Stored data entries:
<<<<

==> src/rtl/pulse_sync_pkg.sv <==
// Shared types and default constants for the pulse synchronizer scheduler.
package pulse_sync_pkg;

   localparam int DEF_NUM_REQ = 4;
   localparam int DEF_CNT_W   = 3;
   localparam int DEF_GAP     = 2;
   localparam int DEF_TMO     = 16;

   typedef enum logic [2:0] {
      S_IDLE,
      S_ISSUE,
      S_WAIT_HI,
      S_WAIT_LO,
      S_GAP_WAIT
   } state_e;

endpackage

==> src/rtl/pulse_sync_sched_rr_arb.sv <==
// Round-robin picker: first requester with pending events at or after ptr_i, wrapping to 0.
module rr_arb
   import pulse_sync_pkg::*;
#(
   parameter int NUM_REQ = DEF_NUM_REQ
) (
   input  logic [NUM_REQ-1:0]         pend_i,
   input  logic [$clog2(NUM_REQ)-1:0] ptr_i,
   input  logic                       en_i,
   output logic [$clog2(NUM_REQ)-1:0] gnt_o,
   output logic                       valid_o
);

   localparam int ID_W = $clog2(NUM_REQ);

   logic [2*NUM_REQ-1:0] pendDbl;
   logic [NUM_REQ-1:0]   pendRot;
   logic [ID_W:0]        gntSum;
   logic                 found;

   // Rotate the pending vector so bit 0 is the pointer position, then take the first set bit
   // and map its offset back to an absolute requester index.
   always_comb begin
      pendDbl = {pend_i, pend_i} >> ptr_i;
      pendRot = pendDbl[NUM_REQ-1:0];
      found   = 1'b0;
      gntSum  = '0;
      for (int k = 0; k < NUM_REQ; k++) begin
         if (!found && pendRot[k]) begin
            found  = 1'b1;
            gntSum = {1'b0, ptr_i} + (ID_W+1)'(k);
         end
      end
      if (gntSum >= (ID_W+1)'(NUM_REQ)) begin
         gntSum = gntSum - (ID_W+1)'(NUM_REQ);
      end
      gnt_o   = gntSum[ID_W-1:0];
      valid_o = en_i && found;
   end

endmodule

==> src/rtl/pulse_sync_sched.sv <==
// Schedules per-requester event pulses onto a single pulse-synchronizer handshake.
module pulse_sync_sched
   import pulse_sync_pkg::*;
#(
   parameter int NUM_REQ = DEF_NUM_REQ,
   parameter int CNT_W   = DEF_CNT_W,
   parameter int GAP     = DEF_GAP,
   parameter int TMO     = DEF_TMO
) (
   input  logic                       clk,
   input  logic                       rst_n,
   input  logic [NUM_REQ-1:0]         req,
   input  logic                       busy,
   output logic                       sync_pulse,
   output logic [$clog2(NUM_REQ)-1:0] sync_id,
   output logic [NUM_REQ-1:0]         drop,
   output logic                       tmo_err,
   output logic                       idle
);

   localparam int              ID_W    = $clog2(NUM_REQ);
   localparam int              TMO_W   = $clog2(TMO + 1);
   localparam logic [CNT_W-1:0] CNT_MAX = '1;

   state_e              state_q;
   logic [CNT_W-1:0]    pendCnt_q [NUM_REQ];
   logic [CNT_W-1:0]    pendCnt_d [NUM_REQ];
   logic [NUM_REQ-1:0]  drop_q;
   logic [NUM_REQ-1:0]  drop_d;
   logic [NUM_REQ-1:0]  pendNz;
   logic [ID_W-1:0]     rrPtr_q;
   logic [ID_W-1:0]     syncId_q;
   logic                syncPulse_q;
   logic                tmoErr_q;
   logic [TMO_W-1:0]    tmoCnt_q;
   logic [3:0]          gapCnt_q;
   logic [ID_W-1:0]     gntIdx;
   logic                gntValid;

   // A requester is eligible for a grant whenever its pending counter is nonzero.
   always_comb begin
      for (int i = 0; i < NUM_REQ; i++) begin
         pendNz[i] = |pendCnt_q[i];
      end
   end

   rr_arb #(.NUM_REQ(NUM_REQ)) u_rr_arb (
      .pend_i  (pendNz),
      .ptr_i   (rrPtr_q),
      .en_i    ((state_q == S_IDLE) && !busy),
      .gnt_o   (gntIdx),
      .valid_o (gntValid)
   );

   // A request landing in the issue cycle of its own requester cancels the decrement; otherwise
   // requests count up, and a request against a full counter is reported as a drop.
   always_comb begin
      for (int i = 0; i < NUM_REQ; i++) begin
         pendCnt_d[i] = pendCnt_q[i];
         drop_d[i]    = 1'b0;
         if ((state_q == S_ISSUE) && (syncId_q == ID_W'(i))) begin
            if (!req[i]) begin
               pendCnt_d[i] = pendCnt_q[i] - 1'b1;
            end
         end else if (req[i]) begin
            if (pendCnt_q[i] == CNT_MAX) begin
               drop_d[i] = 1'b1;
            end else begin
               pendCnt_d[i] = pendCnt_q[i] + 1'b1;
            end
         end
      end
   end

   // Pending counters and one-cycle drop flags; reset discards any queued events.
   always_ff @(posedge clk) begin
      if (!rst_n) begin
         for (int i = 0; i < NUM_REQ; i++) begin
            pendCnt_q[i] <= '0;
         end
         drop_q <= '0;
      end else begin
         for (int i = 0; i < NUM_REQ; i++) begin
            pendCnt_q[i] <= pendCnt_d[i];
         end
         drop_q <= drop_d;
      end
   end

   // Transfer sequencer: grant, single pulse, wait for busy to rise and fall (or time out), then idle gap.
   always_ff @(posedge clk) begin
      if (!rst_n) begin
         state_q     <= S_IDLE;
         rrPtr_q     <= '0;
         syncId_q    <= '0;
         syncPulse_q <= 1'b0;
         tmoErr_q    <= 1'b0;
         tmoCnt_q    <= '0;
         gapCnt_q    <= '0;
      end else begin
         syncPulse_q <= 1'b0;
         case (state_q)
            S_IDLE: begin
               if (gntValid) begin
                  syncId_q    <= gntIdx;
                  rrPtr_q     <= (gntIdx == ID_W'(NUM_REQ - 1)) ? '0 : gntIdx + ID_W'(1);
                  syncPulse_q <= 1'b1;
                  state_q     <= S_ISSUE;
               end
            end
            S_ISSUE: begin
               tmoCnt_q <= '0;
               state_q  <= S_WAIT_HI;
            end
            S_WAIT_HI: begin
               if (busy) begin
                  state_q <= S_WAIT_LO;
               end else if (tmoCnt_q == TMO_W'(TMO - 1)) begin
                  tmoErr_q <= 1'b1;
                  gapCnt_q <= '0;
                  state_q  <= (GAP == 0) ? S_IDLE : S_GAP_WAIT;
               end else begin
                  tmoCnt_q <= tmoCnt_q + TMO_W'(1);
               end
            end
            S_WAIT_LO: begin
               if (!busy) begin
                  gapCnt_q <= '0;
                  state_q  <= (GAP == 0) ? S_IDLE : S_GAP_WAIT;
               end
            end
            S_GAP_WAIT: begin
               if (gapCnt_q == 4'(GAP - 1)) begin
                  state_q <= S_IDLE;
               end else begin
                  gapCnt_q <= gapCnt_q + 4'd1;
               end
            end
            default: begin
               state_q <= S_IDLE;
            end
         endcase
      end
   end

   assign sync_pulse = syncPulse_q;
   assign sync_id    = syncId_q;
   assign drop       = drop_q;
   assign tmo_err    = tmoErr_q;
   assign idle       = (state_q == S_IDLE) && !(|pendNz);

endmodule

==> config.mk <==
export PLATFORM = sky130hd
export DESIGN_NAME = pulse_sync_sched
export DESIGN_NICKNAME = d
export VERILOG_FILES = /design/src/rtl/pulse_sync_pkg.sv /design/src/rtl/pulse_sync_sched_rr_arb.sv /design/src/rtl/pulse_sync_sched.sv
export SDC_FILE = /design/constraint.sdc
export NUM_CORES = 1
export LEC_CHECK = 0
export BUFFER_PORTS_ARGS = -buffer_cell sky130_fd_sc_hd__buf_2
export CAP_MARGIN = 40
export CORE_MARGIN = 1.5
export CORE_UTILIZATION = 55
export DETAILED_ROUTE_END_ITERATION = 12
export GPL_TIMING_DRIVEN = 0
export HOLD_SLACK_MARGIN = 0.12
export PLACE_DENSITY_LB_ADDON = 0.25
export SLEW_MARGIN = 0
export SYNTH_ARGS = -nofsm -noshare
export SYNTH_HDL_FRONTEND = slang
export SYNTH_SLANG_ARGS = --single-unit
==> constraint.sdc <==
create_clock -name clk -period 3.85 [get_ports clk]
set_input_delay 0.77 -clock clk [delete_from_list [all_inputs] [get_ports clk]]
set_output_delay 0.77 -clock clk [all_outputs]
set_load 0.01 [all_outputs]
==> flow_summary.ini, run 1 <==
[worst_hold_path]
hp-start = gapCnt_q[3]
holdPathEnd = gapCnt_q[3]
hold_class = reg -> reg
hold_depth = 1

[sta]
slew_headroom_pct = 47.05
hold_viol_final = 0
setup_viol_count_final = 0
rsz0062_at_grt = false
finalClockSkew_ns = 0.004350
worst_pin_slew_ns = 0.7883
max_freq_mhz = 344.8
setup-tns-final_ns = 0
min_period_over_period_pct = 75.33
min_period_ns = 2.900
slew_viol_final = 0

[synth]
yosysUniqueCellTypes = 45
synthCells = 231
synth_ff_type = dfxtp_1
avgSynthCellArea_um2 = 8.114
synth_top_cell_area_share_pct = 36.32
async_flop_share_pct = 0
netlist_top_cells_area = dfxtp_1, nor2_1, a21oi_1
synthesis.area_mm2 = 0.001874
yosysTopAreaCell = dfxtp_1
syn_nets = 246
yosysWarnings = 0
synth_edf_count = 0
ys_seq_area_share_pct = 36.32
synth-seq-cells = 34

[layout]
drive_gt1_share_pct = 11.46
instances_no_fill = 299
areaGrowthSynthToFinish_pct = 10.01
utilization_pct = 62.28
most-common-layout-cells = dfxtp_1, nor2_1, a21oi_1
final_common_cell = dfxtp_1
fin_nets = 267
n_fill_cell = 325
diodes = 0

[clocking]
cts_setup_buffers = 0
cts_tree = done
clock_sinks = 34
cts_buffer_depth = 2
clock_latency_ns = 0.36
clk_root_buffer_cell = clkbuf_4
clk_pin_slew_worst_paths_ns = 0.10
numCtsBuffers = 5
ctsResizeCount = 0
ctsHoldBuffers = 0
h-tree-depth = 2

[critical_path]
critPathMaxFanout = 8
arrival_ns = 2.13
timing.rr.start = state_q[0]
crit_type = reg -> out
cp.required_ns = 3.08
r2r-end = pendCnt_q[1][2]
endpoint_kind = output pin
cp-start-kind = register
r2r_cells = 7
crit_start = pendCnt_q[2][0]
rrSetupSlack_ns = 1.42

[power_and_ir_drop]
vdd_drop_max_mv = 0.2494
powerDensity_mw_per_mm2 = 427.0
power_leakage_nw = 0.7905

[detailed_routing]
via_per_inst = 5.609
routed_wl_um = 3839
drt_iter0_drc = 73
drc = 0
num_vias = 1677
ant_nets = 0
drtPass1Iterations = 6
wl_per_cell_um = 12.84

[floorplanning]
die_h_um = 61.38
dieWidth_um = 61.38
initial_core_util_pct = 56.61
die_area_mm2 = 0.003767
rows = 21
ios = 16
core_region_area_mm2 = 0.003311

[grt]
grt_pass1_wl_um = 6175
gr-total-overflow = 0
antenna_found_initial = 0
grt_start_max_net_pins = 11
track_usage_pct = 22.65
grt_pass1_vias = 1428

[placement]
io_buffers = 14
routabilityCongestion = 0.8015
dp_hpwl_um = 2801
dp_cells = 291

[run_status]
status = finished clean

[job]
maxCapViolCount = 0
==> Yosys cell counts, types with 3 or more instances <==
master,count
dfxtp_1,34
nor2_1,28
a21oi_1,18
inv_1,15
nand2_1,15
nor3_1,12
o21ai_0,10
nand3_1,9
clkbuf_1,8
or3_1,8
a211oi_1,6
xnor2_1,5
fa_1,4
ha_1,4
nand4_1,4
nor4_1,4
or2_1,4
xor2_1,4
mux2i_1,3
nand2b_1,3
nor4b_1,3
==> per-layer routing <==
layer  part of all wire (%)  global-route usage [%]  routed length [µm]
met5                      0                       0                   0
met4                    1.9                   9.119                  74
met3                    3.5                   5.042                 133
met2                     46                   35.71                1778
met1                     48                   30.25                1852
==> metrics by stage <==
stage	cell area [µm²]	hold slack, ns	worst slack [ns]	total power [mW]
2_1_floorplan	1874	0.4326	1.583	0.6099
3_3_place_gp	2002	0.4528	1.407	0.6632
3_5_place_dp	2002	0.4611	1.370	0.6722
4_1_cts	2062	0.4845	0.9903	0.8822
5_1_grt	2062	0.5048	0.7835	0.9387
6_report	2062	0.4806	0.9498	0.8805
==> registers in the layout (all words and copies together) (netlist names), named ones only <==
| signal | flops |
|---|---|
| tmo_err | 1 |
| state_q | 3 |
| sync_pulse | 1 |
| rrPtr_q | 1 |
| sync_id | 2 |
| pendCnt_q | 12 |
| tmoCnt_q | 5 |
| drop | 4 |
| gapCnt_q | 4 |
==> final cells by class <==
type	instances	area (µm²)	area share, %
buffer	10	46.29	2.245
clock buffer	7	55.05	2.670
clock inverter	1	5.005	0.2427
inverter	15	56.30	2.731
multi-input combinational	172	1091	52.91
sequential	34	680.7	33.01
tap	46	57.56	2.791
timing repair buffer	14	70.07	3.398
==> worst max-delay path by stage <==
stage / end / depth (start not counted) / slack [ns]
floorplan: pendCnt_q[1][2] / 8 / 1.58
global placement: idle / 4 / 1.41
detailed placement: idle / 4 / 1.37
CTS: idle / 4 / 0.99
global route: idle / 4 / 0.78
finish: idle / 4 / 0.95
==> cells by family after synthesis <==
family	Yosys count	share of synthesized area (%)
XOR/XNOR	9	4.205
AO/OA/AOI/OAI	46	14.69
multiplexers	5	3.004
flip-flops	34	36.31
AND/OR/NAND/NOR	104	29.37
adder cells (fa/ha/maj)	8	6.943
buffers and inverters	25	5.474
==> worst max-delay path: stages (launching register included) <==
cell and delay (ns):
dfxtp_1 0.39, nor3_1 0.68, nand4_1 0.24, nor4_1 0.27, buf_2 0.19
==> report_power, final <==
group	internal (mW)	switching (mW)	total, mW	leakage [nW]
combinational	0.102	0.149	0.251	0.478
sequential	0.382	0.0342	0.416	0.277
clock	0.0884	0.125	0.213	0.0353
total	0.572	0.309	0.880	0.790
Power figures use the tool's default switching activity.
==> run 2: changes to the inputs <==
Clock period 3.85 ns to 2.75 ns, I/O delays scaled along.
==> run 2 against run 1 <==
  * Global-route usage did not move
  * Clock skew grew 0.0027 ns
  * Flip-flop and latch count is the same
  * Sequential share of layout area down 0.080 points
  * Largest cell class unchanged
  * Highest routed layer unchanged
==> flow_summary.ini, run 2 (synthesis results as in run 1) <==
[critical_path]
timing.rr.start = state_q[0]
cp.required_ns = 3.04
endpoint_kind = register
critPathSlowestCell = or4b_4
cp-start-kind = register
rrSetupSlack_ns = 0.32
endpoint = pendCnt_q[1][2]
r2r_cells = 7
crit_buf_inv = 1
arrival_ns = 2.73
crit_type = reg -> reg
cp.depth = 7
r2r-end = pendCnt_q[1][2]
critPathMaxFanout = 9
path_delay_family = simple AND/OR/NAND/NOR gates
slowest_delay_ns = 0.54
crit_start = state_q[0]
worstPathCellList = or4b_4 > or2_1 > buf_6 > fa_1 > xnor2_1 > or3_1 > a21oi_1

[layout]
largest-register = pendCnt_q
largest_reg_flops = 12
areaGrowthSynthToFinish_pct = 10.28
diodes = 0
fin_area_mm2 = 0.002067
fin_nets = 267
most-common-layout-cells = dfxtp_1, nor2_1, a21oi_1
largest_registers = pendCnt_q x12, tmoCnt_q x5
drive_gt1_share_pct = 11.86
final_common_cell = dfxtp_1

[floorplanning]
die_area_mm2 = 0.003767
ios = 16
dieWidth_um = 61.38
die_h_um = 61.38
initial_core_util_pct = 56.61
core_region_area_mm2 = 0.003311
rows = 21

[clocking]
h-tree-depth = 2
clock_latency_ns = 0.36
clk_root_buffer_cell = clkbuf_4
cts_buffer_depth = 2
ctsResizeCount = 0
clock_sinks = 34
numCtsBuffers = 5
ctsHoldBuffers = 0
cts_tree = done
cts_setup_buffers = 0
clk_pin_slew_worst_paths_ns = 0.10

[sta]
setup_viol_count_final = 0
slew_headroom_pct = 63.37
finalClockSkew_ns = 0.007088
min_period_ns = 2.434
hold_viol_final = 0
rsz0062_at_grt = false
setup-tns-final_ns = 0
worst_pin_slew_ns = 0.5495
max_freq_mhz = 410.9
min_period_over_period_pct = 88.50
slew_viol_final = 0

[detailed_routing]
drc = 0
num_vias = 1687
via_per_inst = 5.642
drt_iter0_drc = 79
drtPass1Iterations = 4
wl_per_cell_um = 12.81
ant_nets = 0
routed_wl_um = 3830

[run_status]
status = finished clean

[grt]
track_usage_pct = 22.65
antenna_found_initial = 0
grt_pass1_wl_um = 6175
grt_pass1_vias = 1428
gr-total-overflow = 0
grt_start_max_net_pins = 11

[placement]
routabilityCongestion = 0.8015
dp_hpwl_um = 2801
io_buffers = 14
placed_cell_area_mm2 = 0.002002

[power_and_ir_drop]
powerDensity_mw_per_mm2 = 597.2
vdd_drop_max_mv = 0.3487
power_leakage_nw = 0.7914

[job]
maxCapViolCount = 0

[worst_hold_path]
hold_class = in -> reg
run 2: cell counts in the layout (fill, tap and decap cells not counted):
No cell type changed its count.
run 2: worst register-to-register path: stages (launching register included):
cell     delay [ns]
dfxtp_1        0.47
or4b_4         0.54
or2_1          0.26
buf_6          0.14
fa_1           0.37
xnor2_1        0.15
or3_1          0.30
a21oi_1        0.14
run 2: stage by stage:
step	util, %	std cells	worst slack [ns]	total power [mW]	hold slack [ns]
detailed placement	60.47	291	0.3666	0.9411	0.4611
CTS	62.28	299	0.1103	1.235	0.4406
floorplan	-	231	0.4833	0.8538	0.4326
global placement	60.47	291	0.3857	0.9284	0.4528
global route	62.43	299	0.1881	1.315	0.4552
finish	62.43	299	0.3163	1.234	0.4387
run 2: how the worst min path moves through the flow:
| stage | start | to | slack [ns] | cells after the start |
|---|---|---|---|---|
| floorplan | gapCnt_q[3] | gapCnt_q[3] | 0.43 | 1 |
| global placement | tmo_err | tmo_err | 0.45 | 2 |
| detailed placement | tmo_err | tmo_err | 0.46 | 2 |
| CTS | req[1] | drop[1] | 0.44 | 3 |
| global route | req[0] | drop[0] | 0.46 | 3 |
| finish | req[1] | drop[1] | 0.44 | 3 |
run 2: final cells by class:
| cell class | count | area (µm²) |
|---|---|---|
| clock buffer | 7 | 55.05 |
| buffer | 10 | 46.29 |
| inverter | 15 | 56.30 |
| multi-input combinational | 172 | 1096 |
| sequential | 34 | 680.7 |
| tap | 46 | 57.56 |
| timing repair buffer | 14 | 70.07 |
| clock inverter | 1 | 5.005 |
| fill | 323 | 1244 |
run 2: power by group:
| group | switching (mW) | total (mW) | leakage, nW | internal, mW |
|---|---|---|---|---|
| combinational | 0.209 | 0.352 | 0.479 | 0.143 |
| clock | 0.176 | 0.299 | 0.0353 | 0.124 |
| sequential | 0.0487 | 0.583 | 0.277 | 0.535 |
| total | 0.433 | 1.23 | 0.791 | 0.801 |
run 2: layer usage:
| metal | GRT usage, % | share of wire, % | vias up |
|---|---|---|---|
| met5 | 0 | 0 | - |
| met2 | 35.71 | 46 | 33 |
| met4 | 9.119 | 2.3 | 0 |
| met3 | 5.042 | 3.9 | 9 |
| li1 | - | - | 857 |
| met1 | 30.25 | 48 | 788 |
==> run 3: changes to the inputs <==
Settings changed: ABC_AREA set to 1, TNS_END_PERCENT set to 1.
==> run 3 against run 2 <==
  * Register-to-register slack better by 0.46 ns
  * Synthesized area is 5.2% higher
  * Combinational power grew to 2.8 times the previous value
  * Via count is 6.0% higher
  * Fmax is 19% higher
  * Clock power is 21% higher
  * Non-clock buffer count is 6 lower
==> flow_summary.ini, run 3 <==
[run_status]
status = finished clean

[critical_path]
cp-start-kind = register
rrSetupSlack_ns = 0.78
arrival_ns = 1.50
path_delay_family = simple AND/OR/NAND/NOR gates
endpoint = idle
r2r-end = gapCnt_q[2]
crit_type = reg -> out
r2r_cells = 9
critPathMaxFanout = 6
critPathSlowestCell = dfxtp_1
slowest_delay_ns = 0.37
endpoint_kind = output pin
cp.depth = 4
cp.required_ns = 2.20
worstPathCellList = nor4_1 > nand4_1 > nor2_1 > buf_2
timing.rr.start = tmoCnt_q[0]
crit_buf_inv = 1
crit_start = pendCnt_q[0][0]

[synth]
avgSynthCellArea_um2 = 7.223
syn_nets = 288
netlist_top_cells_area = dfxtp_1, nand2_1, nand3_1
yosysWarnings = 0
async_flop_share_pct = 0
ys_seq_area_share_pct = 34.52
synth-seq-cells = 34
yosysTopAreaCell = dfxtp_1
synthCells = 273
yosysMostFrequentCell = nand2_1
synth_top_cell_area_share_pct = 34.52
synth_edf_count = 0
synth_ff_type = dfxtp_1
synthesis.area_mm2 = 0.001972
yosysUniqueCellTypes = 31
synth_common_cells = nand2_1, inv_1, dfxtp_1

[power_and_ir_drop]
vdd_drop_max_mv = 0.5516
total_power_mw = 2.090
powerDensity_mw_per_mm2 = 961.2
power_leakage_nw = 0.9148

[sta]
hold_viol_final = 0
setup_viol_count_final = 0
min_period_over_period_pct = 74.58
finalClockSkew_ns = 0.007553
min_period_ns = 2.051
slew_headroom_pct = 65.17
slew_viol_final = 0
setup-tns-final_ns = 0
worst_pin_slew_ns = 0.5224
max_freq_mhz = 487.6
rsz0062_at_grt = false

[placement]
placed_cell_area_mm2 = 0.002100
routabilityCongestion = 0.8490
io_buffers = 14
dp_hpwl_um = 2944

[floorplanning]
die_h_um = 62.88
rows = 21
ios = 16
dieWidth_um = 62.88
initial_core_util_pct = 58.18
core_region_area_mm2 = 0.003390
die_area_mm2 = 0.003953

[clocking]
numCtsBuffers = 5
h-tree-depth = 2
clock_sinks = 34
clk_pin_slew_worst_paths_ns = 0.10
ctsHoldBuffers = 0
clk_root_buffer_cell = clkbuf_4
clock_latency_ns = 0.34
cts_buffer_depth = 2
cts_tree = done
cts_setup_buffers = 0
ctsResizeCount = 0

[layout]
most-common-layout-cells = nand2_1, inv_1, dfxtp_1
largest_registers = pendCnt_q x12, tmoCnt_q x5
fin_nets = 309
diodes = 0
drive_gt1_share_pct = 15.25
areaGrowthSynthToFinish_pct = 10.28
n_fill_cell = 315
utilization_pct = 64.16
largest-register = pendCnt_q
largest_reg_flops = 12
fin_area_mm2 = 0.002175
final_common_cell = nand2_1

[detailed_routing]
drc = 0
drt_iter0_drc = 64
wl_per_cell_um = 11.46
drtPass1Iterations = 4
ant_nets = 0
via_per_inst = 5.246
num_vias = 1789
routed_wl_um = 3909

[job]
maxCapViolCount = 0

[worst_hold_path]
hold_class = in -> reg

[grt]
grt_pass1_wl_um = 7196
antenna_found_initial = 0
grt_start_max_net_pins = 11
grt_pass1_vias = 1631
gr-total-overflow = 0
track_usage_pct = 22.87
[run 3: cell count changes after synthesis, moves of 5 or more]
cell / change
o21ai_1: +5
nand3_1: +19
xnor2_1: -5
or3_1: -8
clkbuf_1: -5
inv_1: +22
nor2_2: +7
nand2_1: +29
[run 3: logic make-up (layout without fill, tap and decap cells)]
| group | Yosys count | count (layout) | synth area share (%) |
|---|---|---|---|
| adder cells (fa/ha/maj) | 8 | 8 | 6.599 |
| XOR/XNOR | 5 | 5 | 2.221 |
| AND/OR/NAND/NOR | 133 | 133 | 33.82 |
| flip-flops | 34 | 34 | 34.52 |
| buffers and inverters | 43 | 65 | 8.566 |
| AO/OA/AOI/OAI | 50 | 50 | 14.28 |
[run 3: worst min-delay path by stage]
stage                     slack (ns)  depth (start not counted)           to   startpoint
after floorplan                 0.46                          2  tmoCnt_q[1]  tmoCnt_q[1]
after global placement          0.45                          2      tmo_err      tmo_err
after detailed placement        0.46                          2      tmo_err      tmo_err
after CTS                       0.47                          3      drop[2]       req[2]
after global routing            0.47                          3      drop[2]       req[2]
final                           0.47                          3      drop[2]       req[2]
[run 3: area by class of cell]
| cell class | instances | area [µm²] | area share, % |
|---|---|---|---|
| buffer | 4 | 22.52 | 1.036 |
| clock buffer | 7 | 45.04 | 2.071 |
| clock inverter | 1 | 30.03 | 1.381 |
| inverter | 39 | 146.4 | 6.732 |
| multi-input combinational | 196 | 1122 | 51.61 |
| sequential | 34 | 680.7 | 31.30 |
| tap | 46 | 57.56 | 2.647 |
| timing repair buffer | 14 | 70.07 | 3.222 |
[run 3: routing by layer]
| layer | share of wire [%] | global-route usage, % |
|---|---|---|
| met1 | 52 | 31.11 |
| met5 | 0 | 0 |
| met2 | 42 | 34.44 |
| met3 | 4.4 | 5.946 |
| met4 | 2.4 | 9.167 |
[run 3: power breakdown]
group | total (mW) | internal, mW | switching [mW]
registers | 0.728 | 0.597 | 0.131
logic | 1.00 | 0.348 | 0.654
clock network | 0.361 | 0.193 | 0.168
total | 2.09 | 1.14 | 0.953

>>>>

**WHAT IS BEING ASKED**
Only one stretch of the data above is needed. Restate it word for word, from the line containing "grt_pass1_vias = 1631" through the line containing "146.4 | 6.732 |", both ends included.

**THE ANSWER**
grt_pass1_vias = 1631
gr-total-overflow = 0
track_usage_pct = 22.87
[run 3: cell count changes after synthesis, moves of 5 or more]
cell / change
o21ai_1: +5
nand3_1: +19
xnor2_1: -5
or3_1: -8
clkbuf_1: -5
inv_1: +22
nor2_2: +7
nand2_1: +29
[run 3: logic make-up (layout without fill, tap and decap cells)]
| group | Yosys count | count (layout) | synth area share (%) |
|---|---|---|---|
| adder cells (fa/ha/maj) | 8 | 8 | 6.599 |
| XOR/XNOR | 5 | 5 | 2.221 |
| AND/OR/NAND/NOR | 133 | 133 | 33.82 |
| flip-flops | 34 | 34 | 34.52 |
| buffers and inverters | 43 | 65 | 8.566 |
| AO/OA/AOI/OAI | 50 | 50 | 14.28 |
[run 3: worst min-delay path by stage]
stage                     slack (ns)  depth (start not counted)           to   startpoint
after floorplan                 0.46                          2  tmoCnt_q[1]  tmoCnt_q[1]
after global placement          0.45                          2      tmo_err      tmo_err
after detailed placement        0.46                          2      tmo_err      tmo_err
after CTS                       0.47                          3      drop[2]       req[2]
after global routing            0.47                          3      drop[2]       req[2]
final                           0.47                          3      drop[2]       req[2]
[run 3: area by class of cell]
| cell class | instances | area [µm²] | area share, % |
|---|---|---|---|
| buffer | 4 | 22.52 | 1.036 |
| clock buffer | 7 | 45.04 | 2.071 |
| clock inverter | 1 | 30.03 | 1.381 |
| inverter | 39 | 146.4 | 6.732 |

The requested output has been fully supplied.